How much does the government really care? It is doing a con job, which is a shame, and this is a 100-year catastrophe. There was one shot in the locker, and the government missed it by a mile — actually it was about 3 kilometres as the crow flies, and we will never hear the end of it. The government had a choice — it had a chance, but it blew it. It will fill up another 20-page glossy pamphlet and send it to every address in the state. It will run non-stop, taxpayer-funded advertisements about more space-age projects which are barely a hole in the ground. That will be the real legacy of this government — a hole in the ground.
In the mind of the Minister for Public Transport it is enough to say, ‘Mission accomplished’. It reminds me of an exchange between characters in the film The Castle, ‘Go on, Minister, tell ’em. Denis dug a hole’ — and he is still digging! That is the price we have to pay for three and a half years of nothing. That is the cost of a dysfunctional government.
The government is proud of this mayhem, this dollar-sign saturation. Its members think it is politically brilliant, but while the insiders are all high fiving, the outsiders are left high and dry. An election is not a cold distraction. A sham program of panic and disorder is nothing to be proud of. Only Labor has a plan to prevent it. Only Labor will consult the experts about the major projects Victoria needs. Only Labor will take the advice of an independent body — that is, Infrastructure Victoria. Only Labor knows the difference between Victorian politics and Victoria’s priorities. We have wasted years for this government to say the same, and we are still waiting.

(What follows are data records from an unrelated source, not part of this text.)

File: src/hw/sagc_gain_ctrl.sv
`timescale 1ns/1ps
`default_nettype none

module sagc_gain_ctrl
   import sagc_pkg::*;
#(
   parameter int CLK_PER_MOD = 8  // sys_clk cycles per modulator bit
) (
   // clock and reset
   input  wire logic               sys_clk,
   input  wire logic               sys_rst,
   // register port
   input  wire logic               reg_wr,
   input  wire logic [7:0]         reg_addr,
   input  wire logic [7:0]         reg_wdata,
   output logic      [7:0]         reg_rdata,
   // channel control
   input  wire logic               dual_rate,
   input  wire logic [1:0]         pwr_req,
   input  wire logic [6:0]         pga_set [2],
   input  wire sagc_cfg_t          agc_cfg [2],
   // modulator streams
   input  wire logic [1:0]         mod_bit,
   // results
   output logic signed [15:0]      smp_out [2],
   output logic                    smp_valid,
   output logic signed [7:0]       pga_gain [2],
   output logic signed [7:0]       vol_gain [2],
   output logic [2:0]              trim_gain [2],
   output logic [1:0]              noise_flag,
   output logic [1:0]              pwr_on
);

   // registers
   logic [7:0] rate_reg;               // soft-step rate control
   logic [7:0] trim_reg;               // fine trim
   logic [7:0] vol_reg [2];            // programmed volumes
   logic [1:0] vol_ok, pga_ok, agc_sat;  // status sources

   // rate decode
   wire  step_off  = rate_reg[1];
   wire  [7:0] osr = dual_rate ? 8'(OSR_DUAL) : 8'(OSR_SINGLE);

   // register writes
   always_ff @(posedge sys_clk or posedge sys_rst) begin
      if (sys_rst) begin
         rate_reg   <= RST_STEP_RATE;
         trim_reg   <= RST_FINE_TRIM;
         vol_reg[0] <= RST_VOL;
         vol_reg[1] <= RST_VOL;
      end else if (reg_wr) begin
         case (reg_addr)
            ADDR_STEP_RATE: rate_reg   <= reg_wdata;
            ADDR_FINE_TRIM: trim_reg   <= reg_wdata;
            ADDR_VOL_LEFT:  vol_reg[0] <= reg_wdata;
            ADDR_VOL_RIGHT: vol_reg[1] <= reg_wdata;
            default: ;
         endcase
      end
   end

   // read mux
   wire [7:0] status = {vol_ok[0], pga_ok[0], agc_sat[0], 1'b0,
                        vol_ok[1], pga_ok[1], agc_sat[1], 1'b0};
   logic [7:0] rdata_next;
   always_comb begin
      case (reg_addr)
         ADDR_SETTLED:   rdata_next = status;
         ADDR_STEP_RATE: rdata_next = rate_reg;
         ADDR_FINE_TRIM: rdata_next = trim_reg;
         ADDR_VOL_LEFT:  rdata_next = vol_reg[0];
         ADDR_VOL_RIGHT: rdata_next = vol_reg[1];
         default:        rdata_next = 8'h00;
      endcase
   end
   always_ff @(posedge sys_clk or posedge sys_rst) begin
      if (sys_rst) reg_rdata <= 8'h00;
      else         reg_rdata <= rdata_next;
   end

   // modulator bit rate enable and sample tick
   logic [15:0] div_reg;    // sys_clk to modulator rate
   logic [7:0]  bit_cnt;    // modulator bits in window
   logic        half_reg;   // alternates each sample
   wire  mod_tick = (div_reg == 16'(CLK_PER_MOD - 1));
   wire  fs_tick  = mod_tick && (bit_cnt == osr - 8'h01);
   always_ff @(posedge sys_clk or posedge sys_rst) begin
      if (sys_rst) begin
         div_reg  <= 16'h0000;
         bit_cnt  <= 8'h00;
         half_reg <= 1'b0;
      end else begin
         div_reg <= mod_tick ? 16'h0000 : div_reg + 16'h0001;
         if (mod_tick) bit_cnt <= fs_tick ? 8'h00 : bit_cnt + 8'h01;
         if (fs_tick)  half_reg <= ~half_reg;
      end
   end
   always_ff @(posedge sys_clk or posedge sys_rst) begin
      if (sys_rst) smp_valid <= 1'b0;
      else         smp_valid <= fs_tick;
   end

   // step permission for this sample
   wire step_go = fs_tick && (rate_reg[1:0] == STEP_EVERY_1 ||
                              (rate_reg[1:0] == STEP_EVERY_2 && half_reg));

   // move one half-dB toward target, or jump when stepping is off
   function automatic logic signed [7:0] step_to(input logic signed [7:0] cur,
                                                 input logic signed [7:0] tgt,
                                                 input logic jump);
      if (jump || cur == tgt) step_to = tgt;
      else if (cur < tgt)     step_to = cur + 8'sh01;
      else                    step_to = cur - 8'sh01;
   endfunction : step_to

   // target amplitude for agc level codes
   function automatic logic [15:0] target_amp(input logic [2:0] code);
      case (code)
         3'h0:    target_amp = 16'h4405;  // -5.5 dB
         3'h1:    target_amp = 16'h32F5;
         3'h2:    target_amp = 16'h287A;
         3'h3:    target_amp = 16'h2027;
         3'h4:    target_amp = 16'h198A;
         3'h5:    target_amp = 16'h1215;
         3'h6:    target_amp = 16'h0CCD;
         default: target_amp = 16'h0814;  // -24 dB
      endcase
   endfunction : target_amp

   // per-channel datapath
   for (genvar c = 0; c < 2; c++) begin : g_ch
      sagc_pwr_t         st_reg, st_next;     // power state
      logic [7:0]        ones_reg;            // ones in window
      logic signed [15:0] dly [GRP_DELAY];    // group-delay line
      logic [15:0]       avg_reg;             // running |x| average
      logic [6:0]        agc_reg;             // agc gain
      logic [7:0]        tc_reg;              // attack/decay timer
      logic [4:0]        deb_reg;             // debounce counter
      logic              noise_reg;           // noise class

      // window sum to a signed sample
      wire [7:0] ones_nx = ones_reg + {7'h00, mod_bit[c]};
      wire signed [15:0] raw = dual_rate ?
                16'((ones_nx - 8'(OSR_DUAL / 2)) << 9) :
                16'((ones_nx - 8'(OSR_SINGLE / 2)) << 8);
      wire signed [15:0] x    = dly[GRP_DELAY - 1];
      wire [15:0]        absx = x[15] ? 16'(-x) : 16'(x);
      wire signed [16:0] diff = $signed({1'b0, absx}) - $signed({1'b0, avg_reg});
      wire [15:0] avg_nx = 16'($signed({1'b0, avg_reg}) + (diff >>> AVG_SHIFT));

      // noise threshold and hysteresis window
      wire        nz_en = (agc_cfg[c].noise_thr != 5'h00);
      wire [15:0] thr   = 16'h040C >> ((agc_cfg[c].noise_thr - 5'h01) / 5'h03);
      wire [15:0] hys   = (agc_cfg[c].hyst == 2'h0) ? 16'h0000 :
                          (thr >> (3'h4 - {1'b0, agc_cfg[c].hyst}));
      wire        below = avg_reg < (thr - hys);
      wire        above = avg_reg > (thr + hys);
      wire        flip  = noise_reg ? above : below;
      wire [4:0]  deb_n = noise_reg ? {1'b0, agc_cfg[c].deb_sig} : agc_cfg[c].deb_noise;
      wire [15:0] tgt   = target_amp(agc_cfg[c].target);

      // pga and volume targets
      // manual gain held to the pga range, volume code held to its range
      wire signed [7:0] pga_man  = (pga_set[c] > 7'(PGA_TOP)) ? PGA_TOP :
                                   $signed({1'b0, pga_set[c]});
      wire signed [7:0] pga_tgt = (st_reg != CH_ON) ? PGA_MUTE :
                      agc_cfg[c].en ? $signed({1'b0, agc_reg}) :
                      pga_man;
      wire signed [7:0] vol_raw  = $signed({vol_reg[c][6], vol_reg[c][6:0]});
      wire signed [7:0] vol_prog = (vol_raw > VOL_TOP) ? VOL_TOP :
                                   (vol_raw < VOL_BOT) ? VOL_BOT : vol_raw;
      wire signed [7:0] vol_tgt  = (st_reg != CH_ON) ? VOL_BOT : vol_prog;
      wire [2:0] trim_f = trim_reg[(c == 0 ? TRIM_LSB_L : TRIM_LSB_R) +: 3];

      // power state machine
      always_comb begin
         case (st_reg)
            CH_OFF:  st_next = pwr_req[c] ? CH_ON : CH_OFF;
            CH_ON:   st_next = pwr_req[c] ? CH_ON : CH_DOWN;
            CH_DOWN: st_next = (pga_gain[c] == PGA_MUTE && vol_gain[c] == VOL_BOT)
                               ? CH_OFF : CH_DOWN;
            default: st_next = CH_OFF;
         endcase
      end
      always_ff @(posedge sys_clk or posedge sys_rst) begin
         if (sys_rst) st_reg <= CH_OFF;
         else         st_reg <= st_next;
      end

      // decimator: count ones, delay for fixed latency
      always_ff @(posedge sys_clk or posedge sys_rst) begin
         if (sys_rst) begin
            ones_reg <= 8'h00;
            for (int i = 0; i < GRP_DELAY; i++) dly[i] <= 16'sh0000;
         end else if (mod_tick) begin
            ones_reg <= fs_tick ? 8'h00 : ones_nx;
            if (fs_tick) begin
               dly[0] <= (st_reg == CH_OFF) ? 16'sh0000 : raw;
               for (int i = 1; i < GRP_DELAY; i++) dly[i] <= dly[i - 1];
            end
         end
      end

      // gain stepping and outputs
      always_ff @(posedge sys_clk or posedge sys_rst) begin
         if (sys_rst) begin
            pga_gain[c]  <= PGA_MUTE;
            vol_gain[c]  <= 8'sh00;
            trim_gain[c] <= 3'h0;
            smp_out[c]   <= 16'sh0000;
            pwr_on[c]    <= 1'b0;
         end else begin
            pwr_on[c] <= (st_next != CH_OFF);
            if (step_go || (step_off && fs_tick)) begin
               pga_gain[c] <= step_to(pga_gain[c], pga_tgt, step_off);
               vol_gain[c] <= step_to(vol_gain[c], vol_tgt, step_off);
            end
            if (fs_tick) begin
               trim_gain[c] <= (trim_f > TRIM_TOP) ? TRIM_TOP : trim_f;
               smp_out[c]   <= x;
            end
         end
      end

      // agc: average, classify, adjust
      always_ff @(posedge sys_clk or posedge sys_rst) begin
         if (sys_rst) begin
            avg_reg   <= 16'h0000;
            agc_reg   <= 7'h00;
            tc_reg    <= 8'h00;
            deb_reg   <= 5'h00;
            noise_reg <= 1'b0;
         end else if (fs_tick) begin
            avg_reg <= avg_nx;
            // debounced class change
            if (!nz_en) begin
               noise_reg <= 1'b0;
               deb_reg   <= 5'h00;
            end else if (!flip) begin
               deb_reg <= 5'h00;
            end else if (deb_reg >= deb_n) begin
               noise_reg <= ~noise_reg;
               deb_reg   <= 5'h00;
            end else begin
               deb_reg <= deb_reg + 5'h01;
            end
            // gain decision once per sample
            if (noise_reg) begin
               if (agc_reg != 7'h00) agc_reg <= agc_reg - 7'h01;
               tc_reg <= 8'h00;
            end else if (agc_reg > agc_cfg[c].max_pga) begin
               agc_reg <= agc_cfg[c].max_pga;
            end else if (avg_reg > tgt) begin
               tc_reg <= (tc_reg >= agc_cfg[c].attack) ? 8'h00 : tc_reg + 8'h01;
               if (tc_reg >= agc_cfg[c].attack && agc_reg != 7'h00)
                  agc_reg <= agc_reg - 7'h01;
            end else if (avg_reg < tgt) begin
               tc_reg <= (tc_reg >= agc_cfg[c].decay) ? 8'h00 : tc_reg + 8'h01;
               if (tc_reg >= agc_cfg[c].decay && agc_reg < agc_cfg[c].max_pga &&
                   agc_reg < 7'(PGA_TOP))
                  agc_reg <= agc_reg + 7'h01;
            end else begin
               tc_reg <= 8'h00;
            end
         end
      end

      // status sources
      assign vol_ok[c]  = (vol_gain[c] == vol_prog);
      assign pga_ok[c]  = (pga_gain[c] == pga_tgt);
      assign agc_sat[c] = agc_cfg[c].en && !noise_reg && avg_reg < tgt &&
                          agc_reg >= agc_cfg[c].max_pga;
      always_ff @(posedge sys_clk or posedge sys_rst) begin
         if (sys_rst) noise_flag[c] <= 1'b0;
         else         noise_flag[c] <= noise_reg && agc_cfg[c].en;
      end
   end

endmodule : sagc_gain_ctrl

`default_nettype wire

There is more to governing than dollar signs.
If people can drive to a hospital emergency department 5 seconds faster but still face a 5-hour wait inside, their lives will not have improved. If people happen to find a single seat free on their train but not a single new classroom at their kids’ school, they are not any better off. If people hear this government boast about jobs but see the whole state falling behind South Australia, they know where they stand. Victorians will not be fooled by another empty promise. They know the difference between a headline and a deadline. They are smart enough to know that the devil is in the lack of detail, because a press release is not a major project and a dotted line on a map does not get you home. An artist’s impression is no substitute for the people’s impression — and people are not impressed. They were promised Doncaster rail, Avalon rail and Rowville rail, which never came. Now we have some new promises but no new detail and no new funding. The government may as well announce moon rail.

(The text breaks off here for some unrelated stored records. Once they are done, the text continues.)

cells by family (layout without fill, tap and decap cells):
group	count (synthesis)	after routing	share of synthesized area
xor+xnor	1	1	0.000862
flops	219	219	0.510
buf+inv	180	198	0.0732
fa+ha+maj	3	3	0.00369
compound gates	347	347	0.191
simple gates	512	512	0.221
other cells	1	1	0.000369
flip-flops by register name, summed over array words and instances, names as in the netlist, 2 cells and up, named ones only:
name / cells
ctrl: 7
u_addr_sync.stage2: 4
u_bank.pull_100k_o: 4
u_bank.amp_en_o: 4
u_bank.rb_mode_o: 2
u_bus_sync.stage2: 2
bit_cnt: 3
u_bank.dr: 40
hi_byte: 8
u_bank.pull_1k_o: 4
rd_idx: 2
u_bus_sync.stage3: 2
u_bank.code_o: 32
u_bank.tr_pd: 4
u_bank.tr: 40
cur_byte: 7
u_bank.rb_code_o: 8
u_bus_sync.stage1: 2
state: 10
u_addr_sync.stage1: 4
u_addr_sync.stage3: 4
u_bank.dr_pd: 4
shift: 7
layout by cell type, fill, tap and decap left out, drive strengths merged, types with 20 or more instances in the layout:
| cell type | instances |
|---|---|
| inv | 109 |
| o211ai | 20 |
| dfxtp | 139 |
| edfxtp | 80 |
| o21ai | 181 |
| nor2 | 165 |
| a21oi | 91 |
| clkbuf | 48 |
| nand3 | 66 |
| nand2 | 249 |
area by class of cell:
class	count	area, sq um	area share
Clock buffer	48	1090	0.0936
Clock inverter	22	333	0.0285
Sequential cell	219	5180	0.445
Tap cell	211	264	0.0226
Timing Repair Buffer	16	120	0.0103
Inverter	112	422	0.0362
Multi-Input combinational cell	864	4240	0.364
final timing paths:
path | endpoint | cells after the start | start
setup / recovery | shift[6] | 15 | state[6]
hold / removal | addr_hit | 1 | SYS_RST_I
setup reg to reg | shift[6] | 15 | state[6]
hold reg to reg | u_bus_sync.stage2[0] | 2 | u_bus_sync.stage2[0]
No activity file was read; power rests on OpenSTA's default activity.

Ordinary Victorians have heard it all, they have watched it stall and they do not buy it, because Liberals lie about public transport. A plan to improve access to the city loop by cutting off access to the city loop is brilliant! If only we had thought of it! The Liberals lie about public transport. It is in their DNA to be dishonest. If a public transport project only ever exists on the Premier’s notepad, it is good enough for him but it is not good enough for Victorians. That is not good enough for the Victorian people, because chaos is not our currency, panic is not our policy and disorder is not a decision. The Victorian people deserve so much better.
They deserve a government that will work for them, not around them. They deserve a government that actually governs; a leader who actually leads. They deserve real train lines, not headlines without deadlines, and a health system that is not on the verge of a flat line. They deserve a plan for jobs, growth and skills. Every Victorian child deserves every single chance. We need a government that will deliver the budget surplus that matters the most: the surplus in the family budget. We need a government that will put people first. We need a government who can make Victoria no. 1 again.